Go through the entries below and collect each line with the string "buffers" in it.
========
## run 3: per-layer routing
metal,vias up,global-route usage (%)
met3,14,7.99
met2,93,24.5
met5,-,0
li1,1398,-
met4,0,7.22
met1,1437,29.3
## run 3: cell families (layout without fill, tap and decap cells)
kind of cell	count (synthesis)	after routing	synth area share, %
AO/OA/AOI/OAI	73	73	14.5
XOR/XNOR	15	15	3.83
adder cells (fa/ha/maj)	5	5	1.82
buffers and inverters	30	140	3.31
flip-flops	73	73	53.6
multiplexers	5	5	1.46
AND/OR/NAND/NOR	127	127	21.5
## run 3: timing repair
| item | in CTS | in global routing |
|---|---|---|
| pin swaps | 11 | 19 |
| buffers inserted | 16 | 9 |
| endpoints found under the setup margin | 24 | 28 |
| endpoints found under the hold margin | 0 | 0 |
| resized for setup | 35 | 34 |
========
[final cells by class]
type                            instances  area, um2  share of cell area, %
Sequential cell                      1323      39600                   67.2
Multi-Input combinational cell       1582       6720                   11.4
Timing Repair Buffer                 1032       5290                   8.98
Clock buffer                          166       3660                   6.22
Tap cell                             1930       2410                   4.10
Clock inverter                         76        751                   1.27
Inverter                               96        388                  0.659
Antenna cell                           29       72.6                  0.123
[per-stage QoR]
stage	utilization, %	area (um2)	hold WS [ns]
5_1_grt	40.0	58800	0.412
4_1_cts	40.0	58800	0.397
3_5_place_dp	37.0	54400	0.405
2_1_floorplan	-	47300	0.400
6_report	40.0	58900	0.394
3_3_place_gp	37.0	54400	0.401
========
The answer -
buffers and inverters	30	140	3.31
| buffers inserted | 16 | 9 |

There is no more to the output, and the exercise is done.